I was able to introduce multi-core functionality using ‘pprocess multicore library‘ (Thanks for the pointer Arun!). This effort required roughly four days research and coding, as it was my very first go. In the end, it is relatively simple, depending upon the code in which it is introduced. I included a user-defined core quantity, and the ability to modify the number of cores engaged during runtime.
The key to multi-core functionality is getting your head wrapped around protected memory spaces. That is, each core assigned by pprocess (or any multi-core library) will reproduce a fully functional copy (instance) of the section of your code which you are spawning on each core.
Each of these instances can read from any global variable, no problem. However, they cannot write back to global variables as all of them would try to write back to the same variable at the same time, known as a race condition. Bad things would happen.
It is imperative to keep in mind that what happens in each instance will not affect what happens in the other instances, on the other cores. Once spawned, they are all independent even though they work with the same variable names and are processed by copies of the same code.
If the returned values are to affect something, that something must be outside of the multi-core environment, post-collection. This may require some rearranging of your code.

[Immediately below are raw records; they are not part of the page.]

`src/rtl/recip_pkg.sv`:
```
// Shared definitions for the reciprocal normalisation controller.
// Holds the controller state encoding, the out_flags bit positions and the
// fixed-point constants for the default Q7.11 format (WORD_LENGTH=18,
// FRAC_LENGTH=11).
package recip_pkg;

    localparam int unsigned DEF_WORD_LENGTH = 18;
    localparam int unsigned DEF_FRAC_LENGTH = 11;

    // Fixed-point landmarks of the default format.
    localparam int unsigned ONE_FP  = 32'd1 << DEF_FRAC_LENGTH;
    localparam int unsigned HALF_FP = ONE_FP >> 1;
    localparam int unsigned MAX_POS = (32'd1 << (DEF_WORD_LENGTH - 1)) - 32'd1;

    // out_flags layout: {timeout, saturated, div_zero}.
    localparam int unsigned FLAG_DIV_ZERO  = 0;
    localparam int unsigned FLAG_SATURATED = 1;
    localparam int unsigned FLAG_TIMEOUT   = 2;
    localparam int unsigned FLAG_W         = 3;

    typedef enum logic [2:0] {
        ST_IDLE   = 3'd0,
        ST_NORM   = 3'd1,
        ST_ISSUE  = 3'd2,
        ST_WAIT   = 3'd3,
        ST_DENORM = 3'd4,
        ST_OUT    = 3'd5
    } state_t;

endpackage

```
`src/rtl/recip_denorm.sv`:
```
// Combinational denormalisation of the core reciprocal.
// Shifts the core result left by k (k>0) or arithmetically right by -k,
// clamps magnitudes beyond WORD_LENGTH-1 bits to 2^(WORD_LENGTH-1)-1, and
// finally applies the operand sign.
// Ports:
//   i_result  core reciprocal of the normalised magnitude
//   i_k       signed normalisation shift count (two's complement, K_W bits)
//   i_neg     operand was negative
//   o_data_c  signed 1/x
//   o_sat_c   result was clamped
module recip_denorm
    import recip_pkg::*;
#(
    parameter int unsigned WORD_LENGTH = DEF_WORD_LENGTH,
    parameter int unsigned K_W         = 7
) (
    input  logic [WORD_LENGTH-1:0] i_result,
    input  logic [K_W-1:0]         i_k,
    input  logic                   i_neg,
    output logic [WORD_LENGTH-1:0] o_data_c,
    output logic                   o_sat_c
);

    localparam int unsigned EW = 2 * WORD_LENGTH;

    localparam logic [WORD_LENGTH-1:0] L_MAX_W = {1'b0, {(WORD_LENGTH - 1){1'b1}}};
    localparam logic [WORD_LENGTH-1:0] L_MIN_W = WORD_LENGTH'(~L_MAX_W + 1'b1);
    localparam logic signed [EW-1:0]   L_MAX_E = {{(WORD_LENGTH + 1){1'b0}}, {(WORD_LENGTH - 1){1'b1}}};
    localparam logic signed [EW-1:0]   L_MIN_E = EW'(~L_MAX_E + 1'b1);

    logic signed [EW-1:0]   w_ext;
    logic signed [EW-1:0]   w_shift;
    logic [K_W-1:0]         w_k_abs;
    logic                   w_k_neg;
    logic                   w_big;
    logic [WORD_LENGTH-1:0] w_mag;

    // Shift in a double-width domain so a left shift below WORD_LENGTH
    // can never wrap before the range check.
    always_comb begin : p_shift
        w_ext   = {{WORD_LENGTH{i_result[WORD_LENGTH-1]}}, i_result};
        w_k_neg = i_k[K_W-1];
        w_k_abs = w_k_neg ? K_W'(~i_k + K_W'(1)) : i_k;
        w_big   = 1'b0;
        w_shift = w_ext;
        if (w_k_neg) begin
            w_shift = w_ext >>> w_k_abs;
        end else if (w_k_abs >= K_W'(WORD_LENGTH)) begin
            // Any non-zero value shifted this far is out of range.
            w_big = (i_result != '0);
        end else begin
            w_shift = w_ext <<< w_k_abs;
        end
    end

    // Clamp to the symmetric signed range, then apply the operand sign.
    always_comb begin : p_clamp
        o_sat_c = 1'b0;
        w_mag   = w_shift[WORD_LENGTH-1:0];
        if (w_big) begin
            o_sat_c = 1'b1;
            w_mag   = i_result[WORD_LENGTH-1] ? L_MIN_W : L_MAX_W;
        end else if (w_shift > L_MAX_E) begin
            o_sat_c = 1'b1;
            w_mag   = L_MAX_W;
        end else if (w_shift < L_MIN_E) begin
            o_sat_c = 1'b1;
            w_mag   = L_MIN_W;
        end
        o_data_c = i_neg ? WORD_LENGTH'(~w_mag + 1'b1) : w_mag;
    end

endmodule

```
`src/rtl/recip_norm_ctrl.sv`:
```
// Reciprocal normalisation controller around a CORDIC reciprocal core.
// Accepts a signed operand x, normalises |x| into [0.5,1.0) with one shift
// per cycle, hands it to the core, waits for the core result, denormalises
// and signs it, and presents 1/x with status flags.
// Optional macro RECIP_NORM_TIMEOUT_EN adds a watchdog on the core
// handshake (TIMEOUT_CYCLES cycles in WAIT); without it WAIT is unbounded
// and the timeout flag is always 0.
// Ports:
//   clk, rst_n                 clock, asynchronous active-low reset
//   i_in_valid/o_in_ready      operand handshake, i_in_data = x
//   o_core_enable              one-cycle start pulse to the core
//   o_core_input               normalised magnitude (held while waiting)
//   i_core_result/i_core_valid core reciprocal and its valid pulse
//   o_out_valid/i_out_ready    result handshake
//   o_out_data                 signed 1/x
//   o_out_flags                {timeout, saturated, div_zero}
module recip_norm_ctrl
    import recip_pkg::*;
#(
    parameter int unsigned WORD_LENGTH    = DEF_WORD_LENGTH,
    parameter int unsigned FRAC_LENGTH    = DEF_FRAC_LENGTH,
    parameter int unsigned TIMEOUT_CYCLES = 64
) (
    input  logic                   clk,
    input  logic                   rst_n,
    input  logic                   i_in_valid,
    output logic                   o_in_ready,
    input  logic [WORD_LENGTH-1:0] i_in_data,
    output logic                   o_core_enable,
    output logic [WORD_LENGTH-1:0] o_core_input,
    input  logic [WORD_LENGTH-1:0] i_core_result,
    input  logic                   i_core_valid,
    output logic                   o_out_valid,
    input  logic                   i_out_ready,
    output logic [WORD_LENGTH-1:0] o_out_data,
    output logic [FLAG_W-1:0]      o_out_flags
);

    // Shift count spans roughly -WORD_LENGTH..+WORD_LENGTH.
    localparam int unsigned K_W = $clog2(WORD_LENGTH) + 2;

    localparam logic [WORD_LENGTH-1:0] L_ONE     = WORD_LENGTH'(1) << FRAC_LENGTH;
    localparam logic [WORD_LENGTH-1:0] L_HALF    = L_ONE >> 1;
    localparam logic [WORD_LENGTH-1:0] L_MAX     = {1'b0, {(WORD_LENGTH - 1){1'b1}}};
    localparam logic [WORD_LENGTH-1:0] L_MOST_NEG = {1'b1, {(WORD_LENGTH - 1){1'b0}}};

    state_t                 r_state;
    state_t                 w_state_nxt;

    logic                   r_sign,        w_sign_nxt;
    logic [WORD_LENGTH-1:0] r_mag,         w_mag_nxt;
    logic [K_W-1:0]         r_k,           w_k_nxt;
    logic [WORD_LENGTH-1:0] r_core_input,  w_core_input_nxt;
    logic [WORD_LENGTH-1:0] r_result,      w_result_nxt;
    logic [WORD_LENGTH-1:0] r_out_data,    w_out_data_nxt;
    logic [FLAG_W-1:0]      r_out_flags,   w_out_flags_nxt;
    logic                   r_in_ready,    w_in_ready_nxt;
    logic                   r_core_enable, w_core_enable_nxt;
    logic                   r_out_valid,   w_out_valid_nxt;

    logic [WORD_LENGTH-1:0] w_abs;
    logic [WORD_LENGTH-1:0] w_den_data;
    logic                   w_den_sat;

`ifdef RECIP_NORM_TIMEOUT_EN
    localparam int unsigned TO_W = $clog2(TIMEOUT_CYCLES + 1);

    logic [TO_W-1:0]        r_to_cnt, w_to_cnt_nxt;
    logic                   w_to_expired;

    assign w_to_expired = (r_to_cnt == TO_W'(TIMEOUT_CYCLES - 1));
`else
    // The limit only matters with the watchdog; a zero limit is never sensible.
    if (TIMEOUT_CYCLES == 0) begin : g_timeout_limit_unused
    end
`endif

    // Operand magnitude; the most-negative value has no positive twin.
    assign w_abs = (i_in_data == L_MOST_NEG) ? L_MAX :
                   (i_in_data[WORD_LENGTH-1] ? WORD_LENGTH'(~i_in_data + 1'b1) : i_in_data);

    recip_denorm #(
        .WORD_LENGTH (WORD_LENGTH),
        .K_W         (K_W)
    ) u_denorm (
        .i_result (r_result),
        .i_k      (r_k),
        .i_neg    (r_sign),
        .o_data_c (w_den_data),
        .o_sat_c  (w_den_sat)
    );

    // State register.
    always_ff @(posedge clk or negedge rst_n) begin : p_state
        if (!rst_n) begin
            r_state <= ST_IDLE;
        end else begin
            r_state <= w_state_nxt;
        end
    end

    // Next-state and next-value logic for every register.
    always_comb begin : p_next
        w_state_nxt      = r_state;
        w_sign_nxt       = r_sign;
        w_mag_nxt        = r_mag;
        w_k_nxt          = r_k;
        w_core_input_nxt = r_core_input;
        w_result_nxt     = r_result;
        w_out_data_nxt   = r_out_data;
        w_out_flags_nxt  = r_out_flags;
`ifdef RECIP_NORM_TIMEOUT_EN
        w_to_cnt_nxt     = '0;
`endif

        unique case (r_state)
            ST_IDLE: begin
                if (i_in_valid && r_in_ready) begin
                    w_sign_nxt = i_in_data[WORD_LENGTH-1];
                    w_mag_nxt  = w_abs;
                    w_k_nxt    = '0;
                    if (i_in_data == '0) begin
                        w_state_nxt                    = ST_OUT;
                        w_out_data_nxt                 = L_MAX;
                        w_out_flags_nxt                = '0;
                        w_out_flags_nxt[FLAG_DIV_ZERO] = 1'b1;
                    end else begin
                        w_state_nxt = ST_NORM;
                    end
                end
            end

            ST_NORM: begin
                if (r_mag < L_HALF) begin
                    w_mag_nxt = r_mag << 1;
                    w_k_nxt   = r_k + K_W'(1);
                end else if (r_mag >= L_ONE) begin
                    w_mag_nxt = r_mag >> 1;
                    w_k_nxt   = r_k - K_W'(1);
                end else begin
                    w_state_nxt      = ST_ISSUE;
                    w_core_input_nxt = r_mag;
                end
            end

            ST_ISSUE: begin
                w_state_nxt = ST_WAIT;
            end

            ST_WAIT: begin
                if (i_core_valid) begin
                    w_result_nxt = i_core_result;
                    w_state_nxt  = ST_DENORM;
`ifdef RECIP_NORM_TIMEOUT_EN
                end else if (w_to_expired) begin
                    w_state_nxt                   = ST_OUT;
                    w_out_data_nxt                = '0;
                    w_out_flags_nxt               = '0;
                    w_out_flags_nxt[FLAG_TIMEOUT] = 1'b1;
                end else begin
                    w_to_cnt_nxt = r_to_cnt + TO_W'(1);
`endif
                end
            end

            ST_DENORM: begin
                w_state_nxt                     = ST_OUT;
                w_out_data_nxt                  = w_den_data;
                w_out_flags_nxt                 = '0;
                w_out_flags_nxt[FLAG_SATURATED] = w_den_sat;
            end

            ST_OUT: begin
                if (r_out_valid && i_out_ready) begin
                    w_state_nxt = ST_IDLE;
                end
            end

            default: begin
                w_state_nxt = ST_IDLE;
            end
        endcase

        // Handshake outputs are registered copies of the upcoming state.
        w_in_ready_nxt    = (w_state_nxt == ST_IDLE);
        w_core_enable_nxt = (w_state_nxt == ST_ISSUE);
        w_out_valid_nxt   = (w_state_nxt == ST_OUT);
    end

    // Datapath and output registers.
    always_ff @(posedge clk or negedge rst_n) begin : p_regs
        if (!rst_n) begin
            r_sign        <= 1'b0;
            r_mag         <= '0;
            r_k           <= '0;
            r_core_input  <= '0;
            r_result      <= '0;
            r_out_data    <= '0;
            r_out_flags   <= '0;
            r_in_ready    <= 1'b1;
            r_core_enable <= 1'b0;
            r_out_valid   <= 1'b0;
        end else begin
            r_sign        <= w_sign_nxt;
            r_mag         <= w_mag_nxt;
            r_k           <= w_k_nxt;
            r_core_input  <= w_core_input_nxt;
            r_result      <= w_result_nxt;
            r_out_data    <= w_out_data_nxt;
            r_out_flags   <= w_out_flags_nxt;
            r_in_ready    <= w_in_ready_nxt;
            r_core_enable <= w_core_enable_nxt;
            r_out_valid   <= w_out_valid_nxt;
        end
    end

`ifdef RECIP_NORM_TIMEOUT_EN
    // Watchdog counter; only advances while waiting on the core.
    always_ff @(posedge clk or negedge rst_n) begin : p_timeout
        if (!rst_n) begin
            r_to_cnt <= '0;
        end else begin
            r_to_cnt <= w_to_cnt_nxt;
        end
    end
`endif

    assign o_in_ready    = r_in_ready;
    assign o_core_enable = r_core_enable;
    assign o_core_input  = r_core_input;
    assign o_out_valid   = r_out_valid;
    assign o_out_data    = r_out_data;
    assign o_out_flags   = r_out_flags;

endmodule

```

For me, it meant that instead of a fitness = fitness + 1 inside the pprocess pipeline, I returned the single value of fitness for each instance on each core, and then conducted the sum function when I collect the results from pprocess.
Below I offer an example of the original for loop and the pprocess which replaces it, for multi-core support. I have left the single core for loop in place as a user invoked bypass of pprocess when the overhead of multi-core processing reduces performance (common on non-CPU intensive runs or on a limited number of cores).
In my code, each GP tree must evaluate all rows in the given data. I therefore employ a for loop to iterate through each row in previously loaded .csv file (not shown in this example). The Python method (function) fitness_eval() is what conducts the evaluations.
As fitness_eval itself calls another two Python methods (3 methods in total), the key was to rewrite my code such that any global variables for which values are updated (written to) were made local instead, passed from method to method directly. In the end, this makes for better code, forcing me to rethink the way I had designed this and others sections.
if cores == 1: # employ only one CPU core and bypass ‘pprocess’
for row in range(0, data_rows): # increment through all rows in the data
fitness = fitness + fitness_eval(row) # evaluate tree fitness
else: # employ multiple CPU cores using ‘pprocess’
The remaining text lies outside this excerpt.